Dinilawigi (Tribal Council) approves adult-use cannabis

by Jun 7, 2024NEWS ka-no-he-da0 comments


One Feather Asst. Editor


CHEROKEE, N.C. – Adult-use (recreational) cannabis is a signature away from being legal on the trust lands of the Eastern Band of Cherokee Indians (EBCI).

Dinilawigi (Tribal Council) passed Ord. No. 63 (2024), during its regular session on the morning of Thursday, June 6, legalizing adult-use (recreational) cannabis on EBCI lands.  Nine Dinilawigi representatives voted to pass, Aniwodihi (Painttown) Rep. Dike Sneed and Vice Chairman David Wolfe voted not to pass, and Tutiyi (Snowbird) – Tsalagi Gadugi (Cherokee Co.) Rep. Adam Wachacha was absent.

The ordinance will not become law until ratified by Ugvwiyuhi (Principal Chief).

EBCI voters approved a referendum during the 2023 General Election on Sept. 7 which asked, “Do you support legalizing the possession and use of cannabis for persons who are at least twenty-one (21) years old and require the EBCI Tribal Council to develop legislation to regulate the market?”  The referendum passed 2,464 (yes) to 1,057 (no).

Qualla Enterprises, LLC, an EBCI tribal entity, operates a cannabis farm and a dispensary (Great Smoky Cannabis Co.) which opened on April 20 for medical cannabis sales only.

Ord. No. 63 amended Cherokee Code Chapters 14 and 17.

Chapter 14 deals with controlled substances.  Several possession charges were taken out of chapter, and Sec. 14-95.12 was added which outlines “Prohibited Marijuana Conduct” that will be in Cherokee Code as follows:

  • It shall be unlawful for any person, business, or other entity to:
  • Possess marijuana when the person is less than 21 years old;
  • Provide, give, or transfer in any way, marijuana to any person less than 21 years old;
  • Cultivate marijuana without a valid license, valid agent card, or a valid medical cannabis patient card issued by the EBCI Cannabis Control Board;
  • Operate any marijuana facility without a valid license issued by the EBCI Cannabis Control Board
  • Sell marijuana without a valid license from the EBCI Cannabis Control Board;
  • Sell hemp or hemp products without a valid license from the EBCI Cannabis Control Board
  • Possess marijuana in any place where possession is prohibited by the conspicuous posting of a sign or notice by the owner or possess of the location;
  • Consuming marijuana in public;
  • Possess or consume marijuana within 100 feet of a school, child day care facility, church, hospital, tribal government building, public park, playground, community club building, or public swimming pool, or community facility as defined in Chapter 17;
  • Transport marijuana, hemp, or hemp products in the passenger area of a motor vehicle in other than the manufacturer’s unopened original container;
  • Consume marijuana, hemp, or hemp products while driving a motor vehicle on a highway or public vehicular area as defined as Chapter 20 of the Cherokee Code.

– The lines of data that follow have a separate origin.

`src/rtl/seg7_scan_reader.sv`:
```
// Reads a multiplexed seven-segment bus back into per-digit hex values with a valid/ready update stream.
// Define SEG7_ACTIVE_LOW_EN for common-anode boards (segment and strobe pins inverted at the input).
module seg7_scan_reader #(
    parameter int NUM_DIGITS    = 4,
    parameter int STABLE_CYCLES = 8
) (
    input  logic                    clk,
    input  logic                    resetn,
    input  logic [6:0]              seg_in,
    input  logic [NUM_DIGITS-1:0]   dig_sel,
    output logic                    out_valid,
    input  logic                    out_ready,
    output logic [2:0]              out_idx,
    output logic [3:0]              out_value,
    output logic                    out_err,
    output logic [4*NUM_DIGITS-1:0] digits,
    output logic [NUM_DIGITS-1:0]   digit_valid
);

    localparam int CNT_W = $clog2(STABLE_CYCLES + 1);

    typedef enum logic [1:0] {IDLE, TRACK, EMIT, HOLD} state_t;

    state_t                  state, state_n;
    logic [6:0]              seg_pin, seg_p0, seg_p1;
    logic [NUM_DIGITS-1:0]   sel_pin, sel_p0, sel_p1;
    logic [6:0]              cap_seg, cap_seg_n;
    logic [NUM_DIGITS-1:0]   cap_sel, cap_sel_n;
    logic [CNT_W-1:0]        cnt, cnt_n;
    logic                    load_out, accept;
    logic                    same, sel_ok, cur_dv;
    logic [4:0]              cap_dec;
    logic [3:0]              cur_digit;

`ifdef SEG7_ACTIVE_LOW_EN
    assign seg_pin = ~seg_in;
    assign sel_pin = ~dig_sel;
`else
    assign seg_pin = seg_in;
    assign sel_pin = dig_sel;
`endif

    // {err, value}; value forced to 0 for unknown patterns
    function automatic logic [4:0] decode7(input logic [6:0] s);
        case (s)
            7'h3F: return 5'h00;  7'h06: return 5'h01;
            7'h5B: return 5'h02;  7'h4F: return 5'h03;
            7'h66: return 5'h04;  7'h6D: return 5'h05;
            7'h7D: return 5'h06;  7'h07: return 5'h07;
            7'h7F: return 5'h08;  7'h6F: return 5'h09;
            7'h77: return 5'h0A;  7'h7C: return 5'h0B;
            7'h39: return 5'h0C;  7'h5E: return 5'h0D;
            7'h79: return 5'h0E;  7'h71: return 5'h0F;
            default: return 5'h10;
        endcase
    endfunction

    function automatic logic is_onehot(input logic [NUM_DIGITS-1:0] v);
        int n = 0;
        for (int i = 0; i < NUM_DIGITS; i++)
            if (v[i]) n++;
        return (n == 1);
    endfunction

    function automatic logic [2:0] onehot_idx(input logic [NUM_DIGITS-1:0] v);
        logic [2:0] r = '0;
        for (int i = 0; i < NUM_DIGITS; i++)
            if (v[i]) r = 3'(i);
        return r;
    endfunction

    // Input stage: two-flop synchronizers
    always_ff @(posedge clk or negedge resetn) begin
        if (!resetn) begin
            seg_p0 <= '0;
            seg_p1 <= '0;
            sel_p0 <= '0;
            sel_p1 <= '0;
        end else begin
            seg_p0 <= seg_pin;
            seg_p1 <= seg_p0;
            sel_p0 <= sel_pin;
            sel_p1 <= sel_p0;
        end
    end

    assign same    = (sel_p1 == cap_sel) && (seg_p1 == cap_seg);
    assign sel_ok  = is_onehot(sel_p1);
    assign cap_dec = decode7(cap_seg);
    assign cur_dv  = |(digit_valid & cap_sel);

    always_comb begin
        cur_digit = '0;
        for (int i = 0; i < NUM_DIGITS; i++)
            if (cap_sel[i]) cur_digit = digits[4*i +: 4];
    end

    always_comb begin
        state_n   = state;
        cap_sel_n = cap_sel;
        cap_seg_n = cap_seg;
        cnt_n     = cnt;
        load_out  = 1'b0;
        accept    = 1'b0;
        case (state)
            IDLE: begin
                if (sel_ok) begin
                    cap_sel_n = sel_p1;
                    cap_seg_n = seg_p1;
                    cnt_n     = CNT_W'(1);
                    state_n   = TRACK;
                end
            end
            TRACK, HOLD: begin
                if (!same) begin
                    if (sel_ok) begin
                        cap_sel_n = sel_p1;
                        cap_seg_n = seg_p1;
                        cnt_n     = CNT_W'(1);
                        state_n   = TRACK;
                    end else begin
                        cnt_n   = '0;
                        state_n = IDLE;
                    end
                end else if (state == TRACK) begin
                    if (cnt == CNT_W'(STABLE_CYCLES)) begin
                        // Re-reporting an unchanged valid digit is suppressed
                        if (cap_dec[4] || !cur_dv || (cap_dec[3:0] != cur_digit)) begin
                            load_out = 1'b1;
                            state_n  = EMIT;
                        end else begin
                            state_n = HOLD;
                        end
                    end else begin
                        cnt_n = cnt + CNT_W'(1);
                    end
                end
            end
            EMIT: begin
                if (out_ready) begin
                    accept  = 1'b1;
                    state_n = HOLD;
                end
            end
            default: state_n = IDLE;
        endcase
    end

    assign out_valid = (state == EMIT);

    // Control/capture stage and update registers
    always_ff @(posedge clk or negedge resetn) begin
        if (!resetn) begin
            state       <= IDLE;
            cap_sel     <= '0;
            cap_seg     <= '0;
            cnt         <= '0;
            out_idx     <= '0;
            out_value   <= '0;
            out_err     <= 1'b0;
            digits      <= '0;
            digit_valid <= '0;
        end else begin
            state   <= state_n;
            cap_sel <= cap_sel_n;
            cap_seg <= cap_seg_n;
            cnt     <= cnt_n;
            if (load_out) begin
                out_idx   <= onehot_idx(cap_sel);
                out_value <= cap_dec[3:0];
                out_err   <= cap_dec[4];
            end
            if (accept && !out_err) begin
                for (int i = 0; i < NUM_DIGITS; i++) begin
                    if (3'(i) == out_idx) begin
                        digits[4*i +: 4] <= out_value;
                        digit_valid[i]   <= 1'b1;
                    end
                end
            end
        end
    end

endmodule
```
`config.mk`:
```
export PLATFORM = sky130hd
export DESIGN_NAME = seg7_scan_reader
export DESIGN_NICKNAME = d
export VERILOG_FILES = /design/src/rtl/seg7_scan_reader.sv
export SDC_FILE = /design/constraint.sdc
export NUM_CORES = 1
export LEC_CHECK = 0
export BUFFER_PORTS_ARGS = -buffer_cell sky130_fd_sc_hd__buf_2
export CORE_MARGIN = 2
export CORE_UTILIZATION = 50
export DETAILED_ROUTE_END_ITERATION = 8
export PLACE_DENSITY_LB_ADDON = 0.05
export SLEW_MARGIN = 25
export SYNTH_ARGS = -nofsm -noshare
export SYNTH_HDL_FRONTEND = slang
export SYNTH_SLANG_ARGS = --single-unit
```
`constraint.sdc`:
```
create_clock -name clk -period 2.45 [get_ports clk]
set_input_delay 0.3675 -clock clk [delete_from_list [all_inputs] [get_ports clk]]
set_output_delay 0.3675 -clock clk [all_outputs]
set_load 0.02 [all_outputs]
```
==> impl_metrics.toml <==
[run_status]
status = "completed"

[hold_path]
hp-class = "in2async"

[sta]
fin_crit_sh_pct = 96.7
setup_violations = 0
period_needed_ns = 2.37
fmax_mhz = 422
finalSetupTns_ns = 0
final_max_slew_viol_count = 0
finalHoldViolations = 0
fin_skew_ns = 0.0117

[synthesis]
synth_top_area_share_pct = 50.9
syn_area_mm2 = 0.00325
synth.net_count = 308
netlist.top_cell.by_area = "dfrtp_1"
synth_seq_cells = 66
synth-edff-count = 0
ys_types = 55
synth.area.top_cells = "dfrtp_1 (51%), mux2_2 (9.0%), xnor2_1 (3.5%), o21ai_0 (2.5%), mux2_4 (2.3%)"
postSynthAreaPerCell_um2 = 11.2
syn_inst = 289
yosysWarnings = 0
synthArstFlopShare_pct = 100
ys.flop_type = "dfrtp_1"
ys_seq_area_share_pct = 50.9

[clock_tree]
cts_buffers = 9
cts_tree = "yes"
clkSlewWorstSetupHoldPaths_ns = 0.07
clock_sinks = 66
htree_levels = 3
cts_hold_buf = 0
ctsLongestPathBuffers = 2
clk_latency_ns = 0.34
root_buffer = "clkbuf_8"

[placed_design]
io_buffers = 41
dp.cells = 416
dp_hpwl_mm = 4.66
gp_congestion = 0.808

[final_layout]
final_common_cell = "dfrtp_1"
final_cells = 440
drive_gt1_share_pct = 39.1
n_fill_cell = 518
area_growth_pct = 24.2
insertedDiodeCount = 0
nNetsFinal = 377
final_cell_mix = "dfrtp_1 (60), buf_2 (42), buf_4 (29)"

[die]
coreArea_mm2 = 0.00631
dieHeight_um = 84.6
rows = 29
start_util_pct = 51.4
die_w_um = 84.6
ios = 43
dieArea_mm2 = 0.00715

[global_routing]
grt_pass1_vias = 2306
gr-total-overflow = 0
antenna_found_initial = 0
grt_max_degree = 67
grt_usage_pct = 19.8
grt_first_pass_wirelength_mm = 11.1

[pwr]
p_leak_nw = 1.96
ir_worst_vdd_mv = 0.553
p_per_area_mw_per_mm2 = 899

[drt]
drt_iter0_markers = 163
antenna_left = 0
wl_per_cell_um = 15.2
routed_via_density = 5.44
routed_wl_mm = 6.70
first_pass_iters = 4
drcViolationCount = 0
vias = 2392

[worst_setup_path]
crit_fanout = 7
path_buf_inv = 2
reg2reg_depth = 9
path_cells = "buf_6 -> nor2b_1 -> o32ai_1 -> and3_1 -> or4_1 -> nand4_1 -> a41o_1 -> buf_6 -> mux2_4"
cpMostUsedCell = "buf_6"
worst-path-stages = 9
cp-end-kind = "register"
arrival_ns = 2.59
slowest_stage = "or4_1"
cp_slowest_stage_delay_ns = 0.50
cp.required_ns = 2.67
start_kind = "register"
critPathKind = "reg2reg"
crit_family = "simple AND/OR/NAND/NOR gates"

[flow_run]
maxCapViolations = 0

Two floor amendments were passed prior to the main legislation being passed.  An addition, submitted by Aniwodihi (Painttown) Rep. Michael Stamper, was added to Sec. 17-74 regarding the sale of cannabis and hemp on EBCI trust lands as follows:

  • The tribal government shall control the sale of all forms of cannabis on tribal lands.
  • There shall be no cannabis facility license, other than a license for a for a cannabis laboratory, issued to any person or entity other than an entity wholly owned by the Tribe organized under Tribal law or one of its wholly owned subsidiaries organized under Tribal law.
  • Hemp and hemp products may only be sold by an entity wholly owned by the Tribe organized under Tribal law or one of its wholly owned subsidiaries organized under Tribal law.

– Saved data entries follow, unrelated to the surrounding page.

--- src/rtl/bit_balancer_pipe.sv ---
// Two-stage pipelined bit balancer: per-byte popcounts in S1, summed result plus
// balance/imbalance and a saturating ones accumulator in S2, valid/ready on both sides.
module bit_balancer_pipe #(
    parameter int unsigned WIDTH = 16,
    parameter int unsigned ACC_W = 12,
    localparam int unsigned CW = $clog2(WIDTH + 1)
) (
    input  logic                clk,
    input  logic                reset,
    input  logic                in_valid,
    output logic                in_ready,
    input  logic [WIDTH-1:0]    in_data,
    output logic                out_valid,
    input  logic                out_ready,
    output logic [CW-1:0]       count,
    output logic                balanced,
    output logic signed [CW:0]  imbalance,
    input  logic                acc_en,
    input  logic                acc_clr,
    output logic [ACC_W-1:0]    acc_total,
    output logic                acc_sat
);
    localparam int unsigned NB = WIDTH / 8;
    localparam int unsigned SW = ACC_W + 1;

    logic               advance;
    logic               s1_valid;
    logic               s2_load;
    logic [NB-1:0][3:0] byte_cnt_c;
    logic [NB-1:0][3:0] s1_cnt;
    logic [CW-1:0]      sum_c;
    logic [CW:0]        imb_c;
    logic [SW-1:0]      acc_sum_c;

    // Whole pipe moves in lockstep; a stalled output freezes every stage.
    assign advance  = !out_valid || out_ready;
    assign in_ready = advance;
    assign s2_load  = advance && s1_valid;

    // Per-byte popcount of the incoming word.
    always_comb begin
        byte_cnt_c = '0;
        for (int b = 0; b < int'(NB); b++) begin
            for (int i = 0; i < 8; i++) begin
                byte_cnt_c[b] = byte_cnt_c[b] + 4'(in_data[b*8 + i]);
            end
        end
    end

    // Sum of the registered byte counts and derived result fields.
    always_comb begin
        sum_c = '0;
        for (int b = 0; b < int'(NB); b++) begin
            sum_c = sum_c + CW'(s1_cnt[b]);
        end
        imb_c     = {sum_c, 1'b0} - (CW+1)'(WIDTH);
        acc_sum_c = SW'(acc_total) + SW'(sum_c);
    end

    // S1: byte counts only reload on a real word so idle data never goes X.
    always_ff @(posedge clk or negedge reset) begin
        if (!reset) begin
            s1_valid <= 1'b0;
            s1_cnt   <= '0;
        end else if (advance) begin
            s1_valid <= in_valid;
            if (in_valid) begin
                s1_cnt <= byte_cnt_c;
            end
        end
    end

    // S2: output register, holds the last valid result through bubbles and stalls.
    always_ff @(posedge clk or negedge reset) begin
        if (!reset) begin
            out_valid <= 1'b0;
            count     <= '0;
            balanced  <= 1'b0;
            imbalance <= '0;
        end else if (advance) begin
            out_valid <= s1_valid;
            if (s1_valid) begin
                count     <= sum_c;
                balanced  <= (sum_c == CW'(WIDTH / 2));
                imbalance <= imb_c;
            end
        end
    end

    // Accumulator: adds only when S2 loads, so a held result is never counted twice.
    always_ff @(posedge clk or negedge reset) begin
        if (!reset) begin
            acc_total <= '0;
            acc_sat   <= 1'b0;
        end else if (acc_clr) begin
            acc_total <= (s2_load && acc_en) ? ACC_W'(sum_c) : '0;
            acc_sat   <= 1'b0;
        end else if (s2_load && acc_en) begin
            if (acc_sum_c[ACC_W]) begin
                acc_total <= '1;
                acc_sat   <= 1'b1;
            end else begin
                acc_total <= acc_sum_c[ACC_W-1:0];
            end
        end
    end

endmodule
**config.mk**
```make
export PLATFORM = sky130hd
export DESIGN_NAME = kb_event_queue_flat
export DESIGN_NICKNAME = d
export VERILOG_FILES = /design/src/rtl/kb_event_queue_if.sv /design/src/rtl/kb_event_queue.sv /design/src/flat_wrapper.sv
export SDC_FILE = /design/constraint.sdc
export NUM_CORES = 1
export LEC_CHECK = 0
export ABC_CLOCK_PERIOD_IN_PS = 7900
export BUFFER_PORTS_ARGS = -buffer_cell sky130_fd_sc_hd__clkbuf_2
export CAP_MARGIN = 20
export CORE_MARGIN = 2
export CORE_UTILIZATION = 63
export DETAILED_ROUTE_END_ITERATION = 7
export HOLD_SLACK_MARGIN = 0.06
export PLACE_DENSITY = 0.79
export REMOVE_ABC_BUFFERS = 1
export SLEW_MARGIN = 10
export SYNTH_ARGS = -nofsm -noshare
export SYNTH_HDL_FRONTEND = slang
export SYNTH_SLANG_ARGS = --single-unit
```
**constraint.sdc**
```tcl
create_clock -name CLK -period 7.9 [get_ports CLK]
set_clock_uncertainty 0.1 [all_clocks]
set_input_delay 1.185 -clock CLK [delete_from_list [all_inputs] [get_ports CLK]]
set_output_delay 1.185 -clock CLK [all_outputs]
set_load 0.005 [all_outputs]
```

Elawodi (Yellowhill) Rep. Tom Wahnetah submitted a floor amendment which replaces the proposed Sec. 17-80 with new language listing “exemptions from tribal prosecution for certain acts involving marijuana”.

Sec. 17-80 gives the amount of marijuana that can be possessed, delivered, or produced under the law as “two and one-half ounces of usable marijuana; four marijuana plants, irrespective of whether the cannabis plants are mature or immature”.

It also allows people with a valid medical cannabis patient card to produce marijuana (no more than the four plants mentioned) as long as the person does not reside with a minor child.

Ugvwiyuhi Hicks said he supports that prohibition.  During discussion on the legislation on Thursday, he noted, “I think we have to look forward into how are we impacting the future generations.  I respect the health use of cannabis…I just woke up with that on my heart – how do we make sure that our children are not influenced?  It’s an adult decision.”